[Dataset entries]
══════════
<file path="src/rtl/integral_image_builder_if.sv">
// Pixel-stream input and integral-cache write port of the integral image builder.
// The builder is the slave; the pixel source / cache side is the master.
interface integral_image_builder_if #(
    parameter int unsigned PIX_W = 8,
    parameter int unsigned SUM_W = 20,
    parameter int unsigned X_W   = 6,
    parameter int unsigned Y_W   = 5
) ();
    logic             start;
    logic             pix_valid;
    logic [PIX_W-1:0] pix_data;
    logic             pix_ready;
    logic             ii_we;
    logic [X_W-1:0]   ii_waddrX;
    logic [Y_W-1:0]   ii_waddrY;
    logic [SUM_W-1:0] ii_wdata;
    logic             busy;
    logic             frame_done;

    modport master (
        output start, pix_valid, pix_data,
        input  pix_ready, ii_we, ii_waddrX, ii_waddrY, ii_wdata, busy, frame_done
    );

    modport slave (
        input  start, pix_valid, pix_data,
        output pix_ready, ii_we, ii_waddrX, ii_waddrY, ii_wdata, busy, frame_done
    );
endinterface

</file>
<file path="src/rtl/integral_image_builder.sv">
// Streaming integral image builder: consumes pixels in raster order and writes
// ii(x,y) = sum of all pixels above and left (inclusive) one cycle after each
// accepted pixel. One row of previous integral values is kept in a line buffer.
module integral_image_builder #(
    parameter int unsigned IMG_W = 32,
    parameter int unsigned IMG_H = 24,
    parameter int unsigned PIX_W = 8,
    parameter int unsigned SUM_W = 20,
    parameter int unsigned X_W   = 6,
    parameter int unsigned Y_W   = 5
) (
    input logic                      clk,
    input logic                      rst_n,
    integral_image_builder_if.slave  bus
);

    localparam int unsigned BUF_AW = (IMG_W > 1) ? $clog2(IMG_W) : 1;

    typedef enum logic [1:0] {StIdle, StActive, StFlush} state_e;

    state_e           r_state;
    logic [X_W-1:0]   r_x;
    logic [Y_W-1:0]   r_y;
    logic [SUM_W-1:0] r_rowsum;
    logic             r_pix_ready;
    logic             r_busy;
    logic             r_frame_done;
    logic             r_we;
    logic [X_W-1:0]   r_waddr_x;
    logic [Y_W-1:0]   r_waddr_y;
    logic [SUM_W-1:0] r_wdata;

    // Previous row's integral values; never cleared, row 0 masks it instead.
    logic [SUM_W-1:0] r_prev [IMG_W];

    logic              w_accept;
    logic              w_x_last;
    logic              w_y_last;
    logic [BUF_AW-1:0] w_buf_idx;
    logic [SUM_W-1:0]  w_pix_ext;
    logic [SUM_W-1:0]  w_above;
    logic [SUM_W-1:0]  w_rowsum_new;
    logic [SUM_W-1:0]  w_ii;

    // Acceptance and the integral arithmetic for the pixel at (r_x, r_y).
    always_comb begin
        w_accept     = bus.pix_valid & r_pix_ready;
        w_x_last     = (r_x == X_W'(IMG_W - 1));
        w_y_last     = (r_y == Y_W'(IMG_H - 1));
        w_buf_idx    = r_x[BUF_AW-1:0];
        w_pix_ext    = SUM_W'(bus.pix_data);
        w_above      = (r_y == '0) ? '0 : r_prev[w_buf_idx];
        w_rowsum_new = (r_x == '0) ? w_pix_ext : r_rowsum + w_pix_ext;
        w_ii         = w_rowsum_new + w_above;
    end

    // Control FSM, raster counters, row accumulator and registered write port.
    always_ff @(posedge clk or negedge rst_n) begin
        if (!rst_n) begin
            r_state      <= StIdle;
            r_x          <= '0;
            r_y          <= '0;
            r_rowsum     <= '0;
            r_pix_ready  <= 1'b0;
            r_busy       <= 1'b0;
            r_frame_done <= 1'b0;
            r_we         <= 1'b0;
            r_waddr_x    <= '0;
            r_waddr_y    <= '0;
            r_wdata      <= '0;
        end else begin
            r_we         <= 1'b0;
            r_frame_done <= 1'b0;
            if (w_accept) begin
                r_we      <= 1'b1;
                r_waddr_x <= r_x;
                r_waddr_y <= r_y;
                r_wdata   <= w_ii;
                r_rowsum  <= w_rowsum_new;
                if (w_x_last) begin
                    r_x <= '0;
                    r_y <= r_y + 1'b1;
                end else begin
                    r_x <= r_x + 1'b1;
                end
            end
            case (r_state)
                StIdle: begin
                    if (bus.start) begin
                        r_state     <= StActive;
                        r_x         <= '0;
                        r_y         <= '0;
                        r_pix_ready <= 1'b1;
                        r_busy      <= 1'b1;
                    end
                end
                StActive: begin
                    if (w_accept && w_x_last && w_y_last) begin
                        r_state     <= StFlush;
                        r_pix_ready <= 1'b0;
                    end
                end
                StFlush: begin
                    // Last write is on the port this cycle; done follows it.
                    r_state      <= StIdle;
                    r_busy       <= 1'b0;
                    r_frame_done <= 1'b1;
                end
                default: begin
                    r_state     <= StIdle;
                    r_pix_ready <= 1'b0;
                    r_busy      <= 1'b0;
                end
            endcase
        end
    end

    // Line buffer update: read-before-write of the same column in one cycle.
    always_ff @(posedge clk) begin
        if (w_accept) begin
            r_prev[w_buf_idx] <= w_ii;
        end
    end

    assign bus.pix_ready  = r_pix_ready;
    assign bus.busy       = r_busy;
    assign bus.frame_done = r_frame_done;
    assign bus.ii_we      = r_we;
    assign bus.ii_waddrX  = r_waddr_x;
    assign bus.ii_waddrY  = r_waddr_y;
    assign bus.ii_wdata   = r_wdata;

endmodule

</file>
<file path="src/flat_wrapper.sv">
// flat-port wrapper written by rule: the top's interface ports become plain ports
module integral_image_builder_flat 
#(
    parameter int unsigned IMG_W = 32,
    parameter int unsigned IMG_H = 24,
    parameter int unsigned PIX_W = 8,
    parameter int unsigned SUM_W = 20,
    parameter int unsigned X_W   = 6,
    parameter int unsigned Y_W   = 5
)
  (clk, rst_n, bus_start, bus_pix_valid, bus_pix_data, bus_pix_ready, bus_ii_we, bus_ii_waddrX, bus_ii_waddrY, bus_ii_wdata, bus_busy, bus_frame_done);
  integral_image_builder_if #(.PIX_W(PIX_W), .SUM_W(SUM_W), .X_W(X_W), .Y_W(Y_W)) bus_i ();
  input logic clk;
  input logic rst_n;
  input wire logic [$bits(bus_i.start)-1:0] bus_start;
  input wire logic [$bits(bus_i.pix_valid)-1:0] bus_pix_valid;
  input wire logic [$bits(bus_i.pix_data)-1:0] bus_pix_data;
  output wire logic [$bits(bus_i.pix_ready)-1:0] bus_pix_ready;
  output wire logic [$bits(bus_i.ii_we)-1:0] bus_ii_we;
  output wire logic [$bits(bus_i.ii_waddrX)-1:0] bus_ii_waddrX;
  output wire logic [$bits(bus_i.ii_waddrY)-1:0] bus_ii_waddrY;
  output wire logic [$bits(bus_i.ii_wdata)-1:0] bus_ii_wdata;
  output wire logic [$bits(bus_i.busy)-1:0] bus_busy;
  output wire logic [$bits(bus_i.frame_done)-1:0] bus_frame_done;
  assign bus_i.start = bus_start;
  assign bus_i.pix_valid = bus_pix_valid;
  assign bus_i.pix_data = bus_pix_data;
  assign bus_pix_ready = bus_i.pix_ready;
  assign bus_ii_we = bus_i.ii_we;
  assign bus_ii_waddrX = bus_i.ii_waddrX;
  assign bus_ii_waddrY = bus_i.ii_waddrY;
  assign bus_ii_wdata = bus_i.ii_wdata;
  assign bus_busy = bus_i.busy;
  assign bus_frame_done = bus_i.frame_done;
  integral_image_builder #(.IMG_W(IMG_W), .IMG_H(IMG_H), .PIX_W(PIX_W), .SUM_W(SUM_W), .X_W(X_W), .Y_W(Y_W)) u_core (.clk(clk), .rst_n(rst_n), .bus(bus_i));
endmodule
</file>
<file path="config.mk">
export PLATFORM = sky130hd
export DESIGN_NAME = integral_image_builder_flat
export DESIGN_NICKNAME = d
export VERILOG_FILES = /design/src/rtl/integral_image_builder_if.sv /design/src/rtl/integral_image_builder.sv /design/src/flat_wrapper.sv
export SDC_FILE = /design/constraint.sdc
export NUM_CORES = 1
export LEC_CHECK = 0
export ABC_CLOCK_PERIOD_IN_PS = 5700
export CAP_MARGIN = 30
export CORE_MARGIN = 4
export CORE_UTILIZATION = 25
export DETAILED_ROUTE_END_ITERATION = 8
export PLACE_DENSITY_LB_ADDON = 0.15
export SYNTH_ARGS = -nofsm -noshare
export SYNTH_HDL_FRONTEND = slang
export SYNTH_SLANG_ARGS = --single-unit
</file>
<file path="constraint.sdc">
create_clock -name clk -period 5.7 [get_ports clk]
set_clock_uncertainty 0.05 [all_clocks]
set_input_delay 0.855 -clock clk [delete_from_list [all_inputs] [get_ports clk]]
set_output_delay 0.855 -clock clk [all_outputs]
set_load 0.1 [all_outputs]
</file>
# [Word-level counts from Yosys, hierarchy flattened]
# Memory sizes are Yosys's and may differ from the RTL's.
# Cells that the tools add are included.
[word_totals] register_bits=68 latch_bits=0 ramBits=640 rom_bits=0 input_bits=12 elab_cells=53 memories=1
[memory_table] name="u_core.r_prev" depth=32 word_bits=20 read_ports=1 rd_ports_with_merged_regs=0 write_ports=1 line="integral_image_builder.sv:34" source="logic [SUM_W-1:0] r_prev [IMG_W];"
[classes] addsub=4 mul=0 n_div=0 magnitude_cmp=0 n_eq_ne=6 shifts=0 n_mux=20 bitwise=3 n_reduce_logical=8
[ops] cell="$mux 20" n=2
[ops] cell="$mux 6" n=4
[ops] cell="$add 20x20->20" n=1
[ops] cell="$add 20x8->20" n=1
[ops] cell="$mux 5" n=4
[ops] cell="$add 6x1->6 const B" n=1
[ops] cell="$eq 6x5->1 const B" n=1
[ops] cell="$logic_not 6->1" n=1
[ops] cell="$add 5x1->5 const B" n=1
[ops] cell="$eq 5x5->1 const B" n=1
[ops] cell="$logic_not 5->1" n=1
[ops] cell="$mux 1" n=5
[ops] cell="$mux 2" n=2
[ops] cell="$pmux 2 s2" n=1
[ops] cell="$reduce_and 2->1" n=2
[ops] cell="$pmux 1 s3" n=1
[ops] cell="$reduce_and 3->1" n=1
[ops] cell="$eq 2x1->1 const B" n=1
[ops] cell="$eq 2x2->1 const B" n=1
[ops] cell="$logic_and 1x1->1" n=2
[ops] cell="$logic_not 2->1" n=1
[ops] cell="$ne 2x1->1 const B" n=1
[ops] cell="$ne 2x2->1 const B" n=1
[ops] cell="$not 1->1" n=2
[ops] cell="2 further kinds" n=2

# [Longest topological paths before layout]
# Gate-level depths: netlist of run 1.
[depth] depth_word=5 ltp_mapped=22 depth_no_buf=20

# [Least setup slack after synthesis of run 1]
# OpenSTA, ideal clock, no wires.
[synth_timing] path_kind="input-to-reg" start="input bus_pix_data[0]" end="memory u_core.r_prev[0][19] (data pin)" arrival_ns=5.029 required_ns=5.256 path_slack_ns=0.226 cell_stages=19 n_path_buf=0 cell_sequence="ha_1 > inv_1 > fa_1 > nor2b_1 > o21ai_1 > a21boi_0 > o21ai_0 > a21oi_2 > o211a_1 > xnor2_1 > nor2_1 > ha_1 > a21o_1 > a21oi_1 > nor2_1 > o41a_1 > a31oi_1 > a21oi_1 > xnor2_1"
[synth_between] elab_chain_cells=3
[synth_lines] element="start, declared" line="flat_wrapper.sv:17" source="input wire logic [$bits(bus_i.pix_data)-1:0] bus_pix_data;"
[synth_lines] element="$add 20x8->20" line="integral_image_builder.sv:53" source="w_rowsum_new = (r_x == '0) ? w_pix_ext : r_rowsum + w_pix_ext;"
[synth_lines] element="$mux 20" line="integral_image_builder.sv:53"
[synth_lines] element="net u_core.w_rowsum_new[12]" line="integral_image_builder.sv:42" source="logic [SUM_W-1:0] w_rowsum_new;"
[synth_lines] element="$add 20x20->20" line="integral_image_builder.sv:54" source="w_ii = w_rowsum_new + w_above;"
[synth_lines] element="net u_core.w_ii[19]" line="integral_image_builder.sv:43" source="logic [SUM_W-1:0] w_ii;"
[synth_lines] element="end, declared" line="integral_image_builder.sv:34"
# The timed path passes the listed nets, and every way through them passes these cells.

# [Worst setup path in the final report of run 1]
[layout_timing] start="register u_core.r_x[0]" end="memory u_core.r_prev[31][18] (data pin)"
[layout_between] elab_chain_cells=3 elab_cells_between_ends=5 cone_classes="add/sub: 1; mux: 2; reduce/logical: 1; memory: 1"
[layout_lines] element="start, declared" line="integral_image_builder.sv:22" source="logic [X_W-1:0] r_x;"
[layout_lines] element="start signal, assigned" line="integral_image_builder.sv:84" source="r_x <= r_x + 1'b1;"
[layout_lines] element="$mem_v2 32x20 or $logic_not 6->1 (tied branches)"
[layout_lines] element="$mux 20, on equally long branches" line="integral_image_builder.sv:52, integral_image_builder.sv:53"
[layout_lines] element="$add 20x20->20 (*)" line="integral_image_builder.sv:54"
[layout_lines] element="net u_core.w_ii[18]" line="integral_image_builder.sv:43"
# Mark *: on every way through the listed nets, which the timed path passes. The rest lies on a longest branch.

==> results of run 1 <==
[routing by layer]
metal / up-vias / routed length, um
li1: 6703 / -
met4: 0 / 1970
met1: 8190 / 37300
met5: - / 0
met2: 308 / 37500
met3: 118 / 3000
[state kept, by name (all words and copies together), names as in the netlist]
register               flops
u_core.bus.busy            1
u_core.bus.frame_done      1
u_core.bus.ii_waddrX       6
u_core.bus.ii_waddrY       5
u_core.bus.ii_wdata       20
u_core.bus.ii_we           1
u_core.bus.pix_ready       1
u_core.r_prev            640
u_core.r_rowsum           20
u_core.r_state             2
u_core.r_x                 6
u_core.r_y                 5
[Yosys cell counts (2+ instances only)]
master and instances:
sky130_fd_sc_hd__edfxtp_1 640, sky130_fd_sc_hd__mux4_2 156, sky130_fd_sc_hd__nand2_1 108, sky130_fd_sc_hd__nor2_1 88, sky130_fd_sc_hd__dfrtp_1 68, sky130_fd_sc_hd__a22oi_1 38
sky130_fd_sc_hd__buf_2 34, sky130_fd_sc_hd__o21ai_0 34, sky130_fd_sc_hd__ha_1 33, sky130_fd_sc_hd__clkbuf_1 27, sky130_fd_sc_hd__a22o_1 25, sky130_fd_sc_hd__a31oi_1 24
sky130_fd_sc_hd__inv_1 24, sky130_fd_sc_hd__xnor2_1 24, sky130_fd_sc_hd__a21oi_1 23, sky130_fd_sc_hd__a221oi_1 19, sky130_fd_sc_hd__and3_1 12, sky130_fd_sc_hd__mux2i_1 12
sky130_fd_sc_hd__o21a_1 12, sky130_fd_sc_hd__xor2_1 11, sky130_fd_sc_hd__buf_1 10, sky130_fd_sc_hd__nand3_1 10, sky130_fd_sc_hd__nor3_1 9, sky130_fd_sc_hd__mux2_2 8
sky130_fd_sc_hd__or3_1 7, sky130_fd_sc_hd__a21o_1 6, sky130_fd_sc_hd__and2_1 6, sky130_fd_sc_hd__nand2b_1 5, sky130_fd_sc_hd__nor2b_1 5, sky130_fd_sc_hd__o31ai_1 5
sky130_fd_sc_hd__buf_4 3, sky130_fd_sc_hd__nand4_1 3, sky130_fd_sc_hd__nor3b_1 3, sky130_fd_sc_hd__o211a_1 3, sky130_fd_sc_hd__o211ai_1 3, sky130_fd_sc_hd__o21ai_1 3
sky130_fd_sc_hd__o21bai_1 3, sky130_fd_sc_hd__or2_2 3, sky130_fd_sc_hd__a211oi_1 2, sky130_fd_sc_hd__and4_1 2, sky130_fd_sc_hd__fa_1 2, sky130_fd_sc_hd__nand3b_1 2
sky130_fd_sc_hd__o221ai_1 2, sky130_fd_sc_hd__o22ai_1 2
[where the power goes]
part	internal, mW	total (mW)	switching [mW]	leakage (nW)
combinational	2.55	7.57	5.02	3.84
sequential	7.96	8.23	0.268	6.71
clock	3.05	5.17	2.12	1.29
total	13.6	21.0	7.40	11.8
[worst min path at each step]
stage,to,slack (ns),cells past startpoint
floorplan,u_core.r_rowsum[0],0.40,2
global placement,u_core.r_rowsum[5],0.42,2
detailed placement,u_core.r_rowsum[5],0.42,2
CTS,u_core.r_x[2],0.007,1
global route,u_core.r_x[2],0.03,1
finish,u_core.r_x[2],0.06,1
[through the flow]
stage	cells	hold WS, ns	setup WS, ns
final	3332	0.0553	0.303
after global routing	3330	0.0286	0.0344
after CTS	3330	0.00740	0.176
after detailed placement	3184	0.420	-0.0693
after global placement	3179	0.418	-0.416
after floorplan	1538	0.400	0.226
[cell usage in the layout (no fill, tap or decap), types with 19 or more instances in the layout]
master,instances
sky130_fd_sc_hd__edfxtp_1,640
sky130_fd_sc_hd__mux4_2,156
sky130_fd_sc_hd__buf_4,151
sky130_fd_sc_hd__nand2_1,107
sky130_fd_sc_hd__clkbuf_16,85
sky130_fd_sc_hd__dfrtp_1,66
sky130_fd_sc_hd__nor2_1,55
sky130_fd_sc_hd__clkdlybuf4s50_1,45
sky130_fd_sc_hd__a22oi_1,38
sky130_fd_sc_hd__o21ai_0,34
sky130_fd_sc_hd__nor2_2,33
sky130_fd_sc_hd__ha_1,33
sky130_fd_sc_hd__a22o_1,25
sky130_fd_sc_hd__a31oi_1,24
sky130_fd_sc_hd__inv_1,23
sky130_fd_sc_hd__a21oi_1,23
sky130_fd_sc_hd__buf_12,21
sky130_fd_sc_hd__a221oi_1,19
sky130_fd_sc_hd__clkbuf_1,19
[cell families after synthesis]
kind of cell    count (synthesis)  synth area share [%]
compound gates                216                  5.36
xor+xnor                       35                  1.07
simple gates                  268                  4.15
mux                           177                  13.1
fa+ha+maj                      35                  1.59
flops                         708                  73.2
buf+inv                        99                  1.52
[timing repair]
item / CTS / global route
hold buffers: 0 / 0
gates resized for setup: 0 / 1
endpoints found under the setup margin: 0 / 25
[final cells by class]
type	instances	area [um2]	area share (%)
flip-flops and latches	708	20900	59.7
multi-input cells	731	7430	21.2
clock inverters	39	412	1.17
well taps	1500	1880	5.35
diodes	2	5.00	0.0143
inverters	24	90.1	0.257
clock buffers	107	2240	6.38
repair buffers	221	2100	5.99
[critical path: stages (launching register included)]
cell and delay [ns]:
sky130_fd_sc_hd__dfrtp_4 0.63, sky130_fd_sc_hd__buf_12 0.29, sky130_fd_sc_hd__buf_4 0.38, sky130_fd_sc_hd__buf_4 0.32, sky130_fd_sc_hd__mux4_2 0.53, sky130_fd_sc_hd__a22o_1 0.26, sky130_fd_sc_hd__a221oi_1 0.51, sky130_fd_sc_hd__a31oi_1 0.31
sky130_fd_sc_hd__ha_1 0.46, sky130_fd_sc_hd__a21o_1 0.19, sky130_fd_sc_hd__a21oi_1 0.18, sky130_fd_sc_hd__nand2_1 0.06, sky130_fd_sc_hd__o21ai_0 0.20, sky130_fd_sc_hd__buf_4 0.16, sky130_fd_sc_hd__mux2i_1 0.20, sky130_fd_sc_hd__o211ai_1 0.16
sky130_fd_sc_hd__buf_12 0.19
══════════
§ EXERCISE INSTRUCTIONS: Working from the entries above, find every line in which the word "StActive" occurs and copy it.

§ REPLY TO THE EXERCISE:
    typedef enum logic [1:0] {StIdle, StActive, StFlush} state_e;
                        r_state     <= StActive;
                StActive: begin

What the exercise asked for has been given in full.